Как слепая, она с трудом преодолела четыре шага, отделявшие кровать от сияющего стола.
– Я сама, – упрямо твердила она, занося на него свое ставшее неповоротливым и непослушным тело. – Я знаю, когда надо… И он слушается меня… – На мгновение она открыла неправдоподобно яркие бездонные глаза и увидела над собой опрокинутое лицо Хорста, на котором не было уже никаких иных чувств, кроме муки и уверенности в том, что это никогда не кончится. – Не бойся, – прошептала она, – не бойся, все идет просто замечательно, именно так, как надо. Посмотри же – я улыбаюсь, улыбайся и ты. Не надо, не держи меня, – она тихо дотронулась до его руки, сжимавшей ее плечо, и Хорст едва не отдернул ее – настолько обжигающе горячими были ее бесплотные пальцы. – Иди туда, в ноги… Потому что ты должен видеть… Увидеть. И улыбайся.
Последние несколько минут были воистину ужасны, но ни одного крика, ни одного стона не вырвалось, из ее искусанных в лохмотья губ. А с последним ударом старинных часов, слышных по всей северной части города, Джанет почувствовала, что она свободна, что все звуки и краски мира вернулись к ней, что тело вновь стало воздушным, а душа раздвоилась – в руках великана-акушера звонко верещала крошечная девочка с длинными спутанными темными волосиками.
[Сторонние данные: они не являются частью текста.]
## ixu_mc_pipe
module ixu_mc_pipe (
    input  wire         core_clock_i,
    input  wire         core_flush_i,
    input  wire  [17:0] data_i,
    input  wire         valid_i,
    output logic        busy_o,
    output wire  [ 5:0] rs1_o,
    output wire  [ 5:0] rs2_o,
    input  wire  [31:0] rs1_data_i,
    input  wire  [31:0] rs2_data_i,
    output wire  [ 4:0] rob_o,
    input  wire  [ 6:0] opcode_i,
    input  wire  [ 6:0] ins_type,
    input  wire         imm_i,
    input  wire  [31:0] immediate_i,
    input  wire  [ 5:0] dest_i,
    output logic [ 5:0] wakeup_dest,
    output logic        wakeup_valid,
    output logic [ 5:0] l_wakeup_dest,
    output logic        l_wakeup_valid,
    output logic [ 5:0] ixu_mc_ex_dest,
    output logic [31:0] ixu_mc_ex_data,
    output logic        ixu_mc_ex_valid,
    output logic [ 5:0] ixu_mc_wb_dest,
    output logic [31:0] ixu_mc_wb_data,
    output logic        ixu_mc_wb_valid,
    output wire  [ 4:0] pmu_ins_id_o,
    output wire         pmu_ins_valid_o
);
  assign rob_o = data_i[4:0];
  assign rs1_o = data_i[11:6];
  assign rs2_o = data_i[17:12];
  typedef enum {
    IDLE,
    DIVISION
  } mc_pipe_state_t;
  mc_pipe_state_t        mc_pipe_state;
  reg             [31:0] a;
  reg             [31:0] b;
  reg             [ 6:0] opc;
  reg             [ 5:0] ex_dest;
  reg             [ 5:0] ex_rob;
  reg                    ex_valid;
  ...
Size: roughly 7,100 cells after synthesis, about 310 flip-flops, about 250 I/O pins, ~61,000 sq um of cells after synthesis.
clock: 7.18 ns
lec_check: 0
cap_margin: 20
core_margin: 2
core_utilization: 70
cts_cluster_diameter: 339
cts_cluster_size: 37
setup_slack_margin: 1.4
slew_margin: 20
run.sh (not shown) runs the stock make flow with config.mk's settings and CLKGATE_MAP_FILE=.
The first run stopped in 5_1_grt (GRT-0116).
Edit:
--- a/flow/config.mk
+++ b/flow/config.mk
@@ -10,4 +10,3 @@
-export CORE_UTILIZATION = 70
-export CTS_CLUSTER_DIAMETER = 339
-export CTS_CLUSTER_SIZE = 37
-export SETUP_SLACK_MARGIN = 1.4
+export CORE_UTILIZATION = 62
+export CTS_CLUSTER_SIZE = 96
+export SETUP_SLACK_MARGIN = 0.4
==> flow/constraint.sdc (replaced) <==
create_clock -name core_clock -period 6.93 [get_ports {core_clock_i}]
set_input_delay 1.3860 -clock core_clock [delete_from_list [all_inputs] [get_ports {core_clock_i}]]
set_output_delay 1.3860 -clock core_clock [all_outputs]
set_load 0.01 [all_outputs]
With this change the flow finished with setup timing left.
Synthesized cell count stays the same.
Synthesized area is unchanged.
Die size rises by 13%.
Edit:
--- a/flow/config.mk
+++ b/flow/config.mk
@@ -10,3 +10,3 @@
-export CORE_UTILIZATION = 62
-export CTS_CLUSTER_SIZE = 96
-export SETUP_SLACK_MARGIN = 0.4
+export CORE_UTILIZATION = 70
+export CTS_CLUSTER_SIZE = 36
+export SETUP_SLACK_MARGIN = -0.72
==> flow/constraint.sdc (replaced) <==
create_clock -name core_clock -period 7.18 [get_ports {core_clock_i}]
set_input_delay 1.4360 -clock core_clock [delete_from_list [all_inputs] [get_ports {core_clock_i}]]
set_output_delay 1.4360 -clock core_clock [all_outputs]
set_load 0.01 [all_outputs]
Effect: This time the run never finished: it broke off in 5_1_grt with GRT-0116. Area after synthesis stays the same. Synthesized cell count is unchanged. Die area falls by about 11%.
==> run.sh <==
#!/bin/bash
# the make line also repeats each setting of config.mk as NAME=value (left out here)
make -C /OpenROAD-flow-scripts/flow DESIGN_CONFIG=/design/flow/config.mk WORK_HOME=/design/flow/orfs CLKGATE_MAP_FILE= finish
==> config.mk <==
export PLATFORM = sky130hd
export DESIGN_NAME = Cfu
export DESIGN_NICKNAME = Cfu
export VERILOG_FILES = /design/flow/design.v
export SDC_FILE = /design/flow/constraint.sdc
export NUM_CORES = 4
export LEC_CHECK = 0
export CAP_MARGIN = 20
export CORE_MARGIN = 2
export CORE_UTILIZATION = 40
export SETUP_SLACK_MARGIN = 3.56
export SLEW_MARGIN = 20
==> constraint.sdc <==
create_clock -name core_clock -period 19.7 [get_ports {clk}]
set_input_delay 3.9400 -clock core_clock [delete_from_list [all_inputs] [get_ports {clk}]]
set_output_delay 3.9400 -clock core_clock [all_outputs]
set_load 0.01 [all_outputs]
– Мама! – так же звонко и пронзительно крикнула Джанет, вскидывая к дочери вдруг чудесным образом налившиеся силой руки.
Когда же через несколько минут ей поднесли девочку, она не смогла удержаться от нового вскрика удивления: на нее глядело личико, все черты которого были словно прописаны тонкой тушью по коричневатому китайскому пергаменту, а на крошечных пухлых губах бродило легкое подобие улыбки.
И, вглядываясь в еще незнакомое лицо дочери, Джанет вспомнила светлую улыбку на губах погибшей матери, так ясно открывшую всем, кто видел ее, что со смертью жизнь не кончается…
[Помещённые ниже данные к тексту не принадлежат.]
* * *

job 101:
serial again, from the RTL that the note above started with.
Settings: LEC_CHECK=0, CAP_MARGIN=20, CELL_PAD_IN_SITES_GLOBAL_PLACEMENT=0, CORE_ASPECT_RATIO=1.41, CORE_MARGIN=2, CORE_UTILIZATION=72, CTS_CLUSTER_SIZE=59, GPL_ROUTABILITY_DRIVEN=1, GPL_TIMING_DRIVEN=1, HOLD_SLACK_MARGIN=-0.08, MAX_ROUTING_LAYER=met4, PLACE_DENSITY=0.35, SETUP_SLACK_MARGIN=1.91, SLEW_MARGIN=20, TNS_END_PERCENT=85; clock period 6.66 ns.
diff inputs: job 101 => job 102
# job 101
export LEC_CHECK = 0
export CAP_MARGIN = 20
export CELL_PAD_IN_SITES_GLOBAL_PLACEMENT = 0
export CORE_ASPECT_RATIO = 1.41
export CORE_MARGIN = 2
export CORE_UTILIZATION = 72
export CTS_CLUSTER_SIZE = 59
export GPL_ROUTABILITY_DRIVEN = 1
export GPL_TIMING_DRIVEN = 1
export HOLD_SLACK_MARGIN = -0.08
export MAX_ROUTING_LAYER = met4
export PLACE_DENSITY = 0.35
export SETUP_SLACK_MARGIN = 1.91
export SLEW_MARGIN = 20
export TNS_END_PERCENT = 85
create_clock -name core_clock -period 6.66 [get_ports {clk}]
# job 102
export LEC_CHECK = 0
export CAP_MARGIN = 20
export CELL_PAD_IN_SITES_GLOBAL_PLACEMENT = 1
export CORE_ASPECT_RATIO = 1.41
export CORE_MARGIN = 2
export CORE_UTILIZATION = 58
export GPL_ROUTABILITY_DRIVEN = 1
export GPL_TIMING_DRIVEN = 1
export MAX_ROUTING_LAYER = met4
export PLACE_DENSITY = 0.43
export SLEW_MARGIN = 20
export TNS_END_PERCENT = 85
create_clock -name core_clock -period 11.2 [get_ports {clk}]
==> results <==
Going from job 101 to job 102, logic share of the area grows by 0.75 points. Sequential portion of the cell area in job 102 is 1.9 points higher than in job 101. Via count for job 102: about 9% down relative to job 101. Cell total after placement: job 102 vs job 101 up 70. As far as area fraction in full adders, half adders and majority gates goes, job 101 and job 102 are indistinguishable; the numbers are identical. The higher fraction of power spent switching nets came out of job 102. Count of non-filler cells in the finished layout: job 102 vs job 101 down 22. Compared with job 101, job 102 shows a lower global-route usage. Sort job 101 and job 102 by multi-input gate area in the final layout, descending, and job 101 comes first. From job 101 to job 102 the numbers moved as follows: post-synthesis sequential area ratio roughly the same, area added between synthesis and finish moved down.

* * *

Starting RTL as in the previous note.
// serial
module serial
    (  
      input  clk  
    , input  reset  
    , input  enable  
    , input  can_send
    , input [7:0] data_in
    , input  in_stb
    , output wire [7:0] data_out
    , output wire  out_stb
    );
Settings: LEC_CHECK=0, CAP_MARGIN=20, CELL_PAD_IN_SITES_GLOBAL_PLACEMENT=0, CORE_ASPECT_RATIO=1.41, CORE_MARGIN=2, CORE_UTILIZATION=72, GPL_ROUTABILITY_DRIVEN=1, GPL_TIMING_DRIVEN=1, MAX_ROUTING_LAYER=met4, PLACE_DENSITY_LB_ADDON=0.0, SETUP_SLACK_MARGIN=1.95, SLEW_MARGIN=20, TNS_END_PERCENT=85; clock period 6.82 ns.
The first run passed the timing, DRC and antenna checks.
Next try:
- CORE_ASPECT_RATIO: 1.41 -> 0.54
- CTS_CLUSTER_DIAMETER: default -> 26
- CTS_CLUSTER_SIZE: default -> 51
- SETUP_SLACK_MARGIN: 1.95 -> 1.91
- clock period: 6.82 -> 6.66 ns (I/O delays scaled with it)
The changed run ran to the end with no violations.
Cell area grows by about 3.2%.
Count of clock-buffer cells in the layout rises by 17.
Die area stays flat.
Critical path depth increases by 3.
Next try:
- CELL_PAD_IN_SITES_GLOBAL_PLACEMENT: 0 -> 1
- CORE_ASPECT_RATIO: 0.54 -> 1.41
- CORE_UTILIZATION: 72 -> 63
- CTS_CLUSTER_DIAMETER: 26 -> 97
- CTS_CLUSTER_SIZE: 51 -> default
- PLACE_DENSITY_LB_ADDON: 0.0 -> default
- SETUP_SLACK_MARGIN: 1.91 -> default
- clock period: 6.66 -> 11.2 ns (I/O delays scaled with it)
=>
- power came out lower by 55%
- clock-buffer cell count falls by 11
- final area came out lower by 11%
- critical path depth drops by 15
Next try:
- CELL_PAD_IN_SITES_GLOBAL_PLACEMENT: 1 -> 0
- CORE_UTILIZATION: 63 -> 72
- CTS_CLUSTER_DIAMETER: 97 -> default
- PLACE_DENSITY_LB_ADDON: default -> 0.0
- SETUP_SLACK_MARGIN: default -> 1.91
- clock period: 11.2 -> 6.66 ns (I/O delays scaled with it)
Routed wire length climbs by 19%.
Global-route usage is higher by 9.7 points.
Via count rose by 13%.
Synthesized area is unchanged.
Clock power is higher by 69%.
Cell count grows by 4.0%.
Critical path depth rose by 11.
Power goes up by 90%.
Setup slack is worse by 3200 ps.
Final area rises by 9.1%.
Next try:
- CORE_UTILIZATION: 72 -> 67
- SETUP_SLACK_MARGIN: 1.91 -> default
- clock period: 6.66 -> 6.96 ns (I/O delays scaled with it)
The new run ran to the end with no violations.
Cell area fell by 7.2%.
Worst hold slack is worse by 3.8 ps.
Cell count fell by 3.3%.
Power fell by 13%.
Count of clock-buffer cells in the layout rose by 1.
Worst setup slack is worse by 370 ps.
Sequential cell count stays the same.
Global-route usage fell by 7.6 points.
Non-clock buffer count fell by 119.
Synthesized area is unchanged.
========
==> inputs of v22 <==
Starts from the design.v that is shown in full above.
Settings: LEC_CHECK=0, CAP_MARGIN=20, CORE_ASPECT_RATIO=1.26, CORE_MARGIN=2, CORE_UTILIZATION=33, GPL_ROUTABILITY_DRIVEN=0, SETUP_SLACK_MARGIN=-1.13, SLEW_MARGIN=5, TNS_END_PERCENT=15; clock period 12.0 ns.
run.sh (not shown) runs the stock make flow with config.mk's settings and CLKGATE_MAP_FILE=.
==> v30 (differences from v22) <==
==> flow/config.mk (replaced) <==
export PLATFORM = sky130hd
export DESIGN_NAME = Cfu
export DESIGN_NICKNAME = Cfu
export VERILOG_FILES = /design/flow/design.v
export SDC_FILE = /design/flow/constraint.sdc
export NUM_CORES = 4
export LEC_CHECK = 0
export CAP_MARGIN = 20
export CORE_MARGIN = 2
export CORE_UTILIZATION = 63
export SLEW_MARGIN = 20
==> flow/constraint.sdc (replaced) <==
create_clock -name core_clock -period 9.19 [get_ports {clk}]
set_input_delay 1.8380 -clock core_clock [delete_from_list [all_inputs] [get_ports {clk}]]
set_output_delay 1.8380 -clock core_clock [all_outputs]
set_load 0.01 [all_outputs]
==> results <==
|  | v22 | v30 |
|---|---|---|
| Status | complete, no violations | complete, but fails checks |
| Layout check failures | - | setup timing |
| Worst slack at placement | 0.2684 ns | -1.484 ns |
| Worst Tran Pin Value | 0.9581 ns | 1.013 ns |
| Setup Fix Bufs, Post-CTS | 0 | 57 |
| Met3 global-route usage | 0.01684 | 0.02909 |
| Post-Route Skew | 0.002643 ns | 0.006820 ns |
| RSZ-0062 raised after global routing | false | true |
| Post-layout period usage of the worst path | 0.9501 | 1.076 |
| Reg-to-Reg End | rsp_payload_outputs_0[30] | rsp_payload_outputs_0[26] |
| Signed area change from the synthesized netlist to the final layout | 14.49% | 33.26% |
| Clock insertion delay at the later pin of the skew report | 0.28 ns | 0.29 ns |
==> build 47 <==
// aib_rx_bert
module aib_rx_bert #(
parameter [0:0] BERT_BUF_MODE_EN = 1   
)
(
input         clk,               
input         rstn,              
input [  3:0] rx_rst_pulse,      
input [  3:0] rx_start_pulse,    
input [  3:0] seed_in_en,        
input [  5:0] chk3_lane_sel_ff,  
input [  5:0] chk2_lane_sel_ff,  
input [  5:0] chk1_lane_sel_ff,  
input [  5:0] chk0_lane_sel_ff,  
input [  2:0] chk3_ptrn_sel_ff,  
input [  2:0] chk2_ptrn_sel_ff,  
input [  2:0] chk1_ptrn_sel_ff,  
input [  2:0] chk0_ptrn_sel_ff,  
input [319:0] rx_bert_data_i,    
input         sdr_mode,          
input   [1:0] r_fifo_mode,       
input         m_gen2_mode,       
output reg [ 48:0] rbert_bit_cnt_ff,  
output     [ 15:0] biterr_cnt_chk3,   
output     [ 15:0] biterr_cnt_chk2,   
output     [ 15:0] biterr_cnt_chk1,   
output     [ 15:0] biterr_cnt_chk0,   
output     [127:0] rx_bert3_data,     
output     [127:0] rx_bert2_data,     
output     [127:0] rx_bert1_data,     
output     [127:0] rx_bert0_data,     
output     [  3:0] rbert_running_ff   
);
export LEC_CHECK = 0
export ABC_AREA = 1
export CAP_MARGIN = 20
export CORE_MARGIN = 2
export CORE_UTILIZATION = 72
export CTS_CLUSTER_DIAMETER = 113
export CTS_CLUSTER_SIZE = 10
export SETUP_SLACK_MARGIN = 0.64
export SLEW_MARGIN = 20
export TNS_END_PERCENT = 20
create_clock -name core_clock -period 4.07 [get_ports {clk}]
run.sh (not shown) runs the stock make flow with config.mk's settings and CLKGATE_MAP_FILE=.
==> inputs of build 93, as changes to build 47 <==
==> flow/config.mk (replaced) <==
export PLATFORM = sky130hd
export DESIGN_NAME = aib_rx_bert
export DESIGN_NICKNAME = aib_rx_bert
export VERILOG_FILES = /design/flow/design.v
export SDC_FILE = /design/flow/constraint.sdc
export NUM_CORES = 4
export LEC_CHECK = 0
export ABC_AREA = 0
export CAP_MARGIN = 25
export CELL_PAD_IN_SITES_DETAIL_PLACEMENT = 0
export CELL_PAD_IN_SITES_GLOBAL_PLACEMENT = 3
export CORE_MARGIN = 4
export CORE_UTILIZATION = 38
export CTS_CLUSTER_SIZE = 50
export GPL_ROUTABILITY_DRIVEN = 0
export GPL_TIMING_DRIVEN = 1
export HOLD_SLACK_MARGIN = 0.28
export MAX_ROUTING_LAYER = met4
export MIN_ROUTING_LAYER = met1
export PLACE_DENSITY_LB_ADDON = 0.22
export SETUP_SLACK_MARGIN = 0.05
export SLEW_MARGIN = 40
export TNS_END_PERCENT = 55
==> flow/constraint.sdc (replaced) <==
create_clock -name core_clock -period 10.8 [get_ports {clk}]
set_input_delay 2.1600 -clock core_clock [delete_from_list [all_inputs] [get_ports {clk}]]
set_output_delay 2.1600 -clock core_clock [all_outputs]
set_load 0.01 [all_outputs]
==> inputs of trial 44, as changes to build 47 <==
==> flow/config.mk (replaced) <==
export PLATFORM = sky130hd
export DESIGN_NAME = aib_rx_bert
export DESIGN_NICKNAME = aib_rx_bert
export VERILOG_FILES = /design/flow/design.v
export SDC_FILE = /design/flow/constraint.sdc
export NUM_CORES = 4
export LEC_CHECK = 0
export CAP_MARGIN = 15
export CORE_MARGIN = 2
export CORE_UTILIZATION = 68
export CTS_CLUSTER_SIZE = 61
export HOLD_SLACK_MARGIN = -0.08
export SETUP_SLACK_MARGIN = -0.31
export SLEW_MARGIN = 20
==> flow/constraint.sdc (replaced) <==
create_clock -name core_clock -period 5.1 [get_ports {clk}]
set_input_delay 1.0200 -clock core_clock [delete_from_list [all_inputs] [get_ports {clk}]]
set_output_delay 1.0200 -clock core_clock [all_outputs]
set_load 0.01 [all_outputs]
==> results <==
Trial 44 finished but fails on negative setup slack. Build 47 aborted during global routing. Build 93 ran to the end with no violations. Design area: trial 44 is larger than build 93 (about 0.46%). Against build 93, the die size of trial 44 is lower by 45%. Against build 93, the sequential power of trial 44 is higher by about 110%. Of trial 44 and build 93, trial 44 has the higher first-iteration DRC count (gap 120%, measured against build 93). In build 93 the combinational power is smaller than in trial 44, by about 60%. Of trial 44 and build 93, trial 44 has the higher power (gap 110%, measured against build 93). Of trial 44 and build 93, build 93 has the higher count of clock-buffer cells in the layout (gap 49). Clock power: build 93 is lower than trial 44 (about 50%). Between trial 44 and build 93, the lower sequential share of layout area is in trial 44 (gap 0.14 points). Against build 93, the register-to-register slack of trial 44 is worse by 4600 ps.
No activity file was given, so power comes from the tool's default toggle rates.
Setup of v59:
// cpu
module cpu(
	input clk,rst,
	output [9:0] instr_Addr,
	input [15:0] instr,
	output reg [8:0] data_Addr,
	output reg [15:0] write_data,
	input [15:0] read_data,
	output write_enable
    );
make LEC_CHECK=0 ABC_AREA=1 CAP_MARGIN=20 CELL_PAD_IN_SITES_DETAIL_PLACEMENT=1 CORE_MARGIN=2 CORE_UTILIZATION=40 CTS_CLUSTER_DIAMETER=228 GPL_ROUTABILITY_DRIVEN=0 GPL_TIMING_DRIVEN=0 HOLD_SLACK_MARGIN=0.17 MAX_ROUTING_LAYER=met4 MIN_ROUTING_LAYER=met2 PLACE_DENSITY_LB_ADDON=0.12 SLEW_MARGIN=20 TNS_END_PERCENT=75 finish   # period 165.0 ns
run.sh (not shown) runs the stock make flow with config.mk's settings and CLKGATE_MAP_FILE=.
v59 is listed as incomplete: the tool reported an error in global routing (5_1_grt) and the run ended there.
– Па-а-ат, – тихонько протянула Джанет, чувствуя, как сердце ее заливает волна безграничной любви, смывающая все ее прошлые ошибки, грехи и страхи. – Пат… – Все несправедливости мира вдруг стали оправданы чудом рождения.
– Джанет! – теплые губы коснулись нежной жилки на ее отдавшем весь свой жар виске, и, склонившись, смешались золотые, чуть тронутые сединой и еще утробно влажные пряди.
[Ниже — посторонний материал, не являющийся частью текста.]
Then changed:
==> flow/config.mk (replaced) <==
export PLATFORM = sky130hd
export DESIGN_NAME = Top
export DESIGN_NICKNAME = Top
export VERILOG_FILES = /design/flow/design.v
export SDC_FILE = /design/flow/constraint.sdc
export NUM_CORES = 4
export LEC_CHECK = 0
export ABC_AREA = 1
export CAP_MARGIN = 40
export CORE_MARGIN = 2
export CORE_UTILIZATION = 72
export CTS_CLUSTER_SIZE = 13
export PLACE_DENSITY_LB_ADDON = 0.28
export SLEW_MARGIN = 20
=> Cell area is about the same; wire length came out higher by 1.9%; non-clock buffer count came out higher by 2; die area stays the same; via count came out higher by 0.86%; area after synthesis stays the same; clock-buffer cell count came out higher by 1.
north:
==> flow/design.v (excerpt) <==
module PPU (
    input clk,
    input rst,
    input i_en,
    input [32-1:0] data_in,
    input [11:0] scaling_factor,
    output logic[6:0] data_out,
    output logic valid,
    output logic [31:0] data_in_out
);
make LEC_CHECK=0 ABC_AREA=0 CAP_MARGIN=0 CORE_MARGIN=2 CORE_UTILIZATION=72 CTS_CLUSTER_SIZE=35 GPL_ROUTABILITY_DRIVEN=1 HOLD_SLACK_MARGIN=-0.1 MIN_ROUTING_LAYER=met1 PLACE_DENSITY_LB_ADDON=0.21 SLEW_MARGIN=40 finish   # period 123.0 ns
run.sh (not shown) runs the stock make flow with config.mk's settings and CLKGATE_MAP_FILE=.
north finished end to end and its layout was clean on timing, DRC and antenna.
For south, these inputs were changed with respect to north:
# north
export LEC_CHECK = 0
export ABC_AREA = 0
export CAP_MARGIN = 0
export CORE_MARGIN = 2
export CORE_UTILIZATION = 72
export CTS_CLUSTER_SIZE = 35
export GPL_ROUTABILITY_DRIVEN = 1
export HOLD_SLACK_MARGIN = -0.1
export MIN_ROUTING_LAYER = met1
export PLACE_DENSITY_LB_ADDON = 0.21
export SLEW_MARGIN = 40
create_clock -name core_clock -period 123.0 [get_ports {clk}]
# south
export LEC_CHECK = 0
export CAP_MARGIN = 20
export CORE_MARGIN = 2
export CORE_UTILIZATION = 58
export SLEW_MARGIN = 20
create_clock -name core_clock -period 100.0 [get_ports {clk}]
Finished, but not clean: south, with setup timing. Going from north to south, chip width now sits higher, total die area increased 24%, post-detailed-placement cell area climbed about 13%. north reports its cell with the largest stage delay on the worst path as sky130_fd_sc_hd__nor4_4 while south reports sky130_fd_sc_hd__or4_4. Where design area is concerned, north is better than south. Summary: with north as the reference, critical path depth in south moved up slightly. Relative to north, area growth from synthesis to layout increased by 30 points in south.
==> design/flow/design.v <==
module mult_unsigned #(
		parameter WIDTHA = 16,
		parameter WIDTHB = 24,
		parameter PIPELINE_DEPTH = 4
)
(
	input clk,rst,
	input [WIDTHA -1 :0] A,
	input [WIDTHB -1 :0] B,
	output [WIDTHA + WIDTHB - 1:0] result
);
reg [WIDTHA -1 :0] rA;
reg [WIDTHB -1 :0] rB;
reg [WIDTHA + WIDTHB - 1:0] M [PIPELINE_DEPTH-1:0];
integer i;
always @(posedge clk or posedge rst)
begin
	if (rst) begin
		rA <= 0;
		rB <= 0;
		for (i=0; i<PIPELINE_DEPTH; i=i+1)
		  M[i] <=0;
		end
	else
	begin
		rA <= A;
		rB <= B;
		M[0] <= rA * rB;
		for (i=0; i<PIPELINE_DEPTH-1; i=i+1)
			M[i+1] <= M[i];
	end
end
assign result = M[PIPELINE_DEPTH-1];
endmodule
==> design/flow/run.sh <==
#!/bin/bash
# the make line also repeats each setting of config.mk as NAME=value (left out here)
make -C /OpenROAD-flow-scripts/flow DESIGN_CONFIG=/design/flow/config.mk WORK_HOME=/design/flow/orfs CLKGATE_MAP_FILE= finish
==> design/flow/config.mk <==
export PLATFORM = sky130hd
export DESIGN_NAME = mult_unsigned
export DESIGN_NICKNAME = mult_unsigned
export VERILOG_FILES = /design/flow/design.v
export SDC_FILE = /design/flow/constraint.sdc
export NUM_CORES = 4
export LEC_CHECK = 0
export CAP_MARGIN = 20
export CELL_PAD_IN_SITES_GLOBAL_PLACEMENT = 0
export CORE_MARGIN = 10
export CORE_UTILIZATION = 56
export CTS_CLUSTER_SIZE = 96
export HOLD_SLACK_MARGIN = 0.21
export MIN_ROUTING_LAYER = met1
export PLACE_DENSITY = 0.67
export SLEW_MARGIN = 10
export TNS_END_PERCENT = 50
==> design/flow/constraint.sdc <==
create_clock -name core_clock -period 6.74 [get_ports {clk}]
set_input_delay 1.3480 -clock core_clock [delete_from_list [all_inputs] [get_ports {clk}]]
set_output_delay 1.3480 -clock core_clock [all_outputs]
set_load 0.01 [all_outputs]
На улицах среди февральской сырости зарождалась весна.
ЭПИЛОГ
Старый дом на Касл-Грин был наполнен новыми непривычными звуками: это было не тревожное поскрипывание рассохшегося паркета, не печальные вздохи высоких дверей и не тонкий перезвон фарфоровых чашек… Дом гудел изнутри, как растревоженный улей, и среди этого гула явственно можно было различить то стук молотков, то грохот обрушиваемых перегородок, то мужские голоса. А на крыше восседала пара веселых молодых кровельщиков в небесно-голубых комбинезонах, и замшелая прокопченная черепица, помнившая еще свадьбу королевы Виктории, уступала место своей новой яркой последовательнице.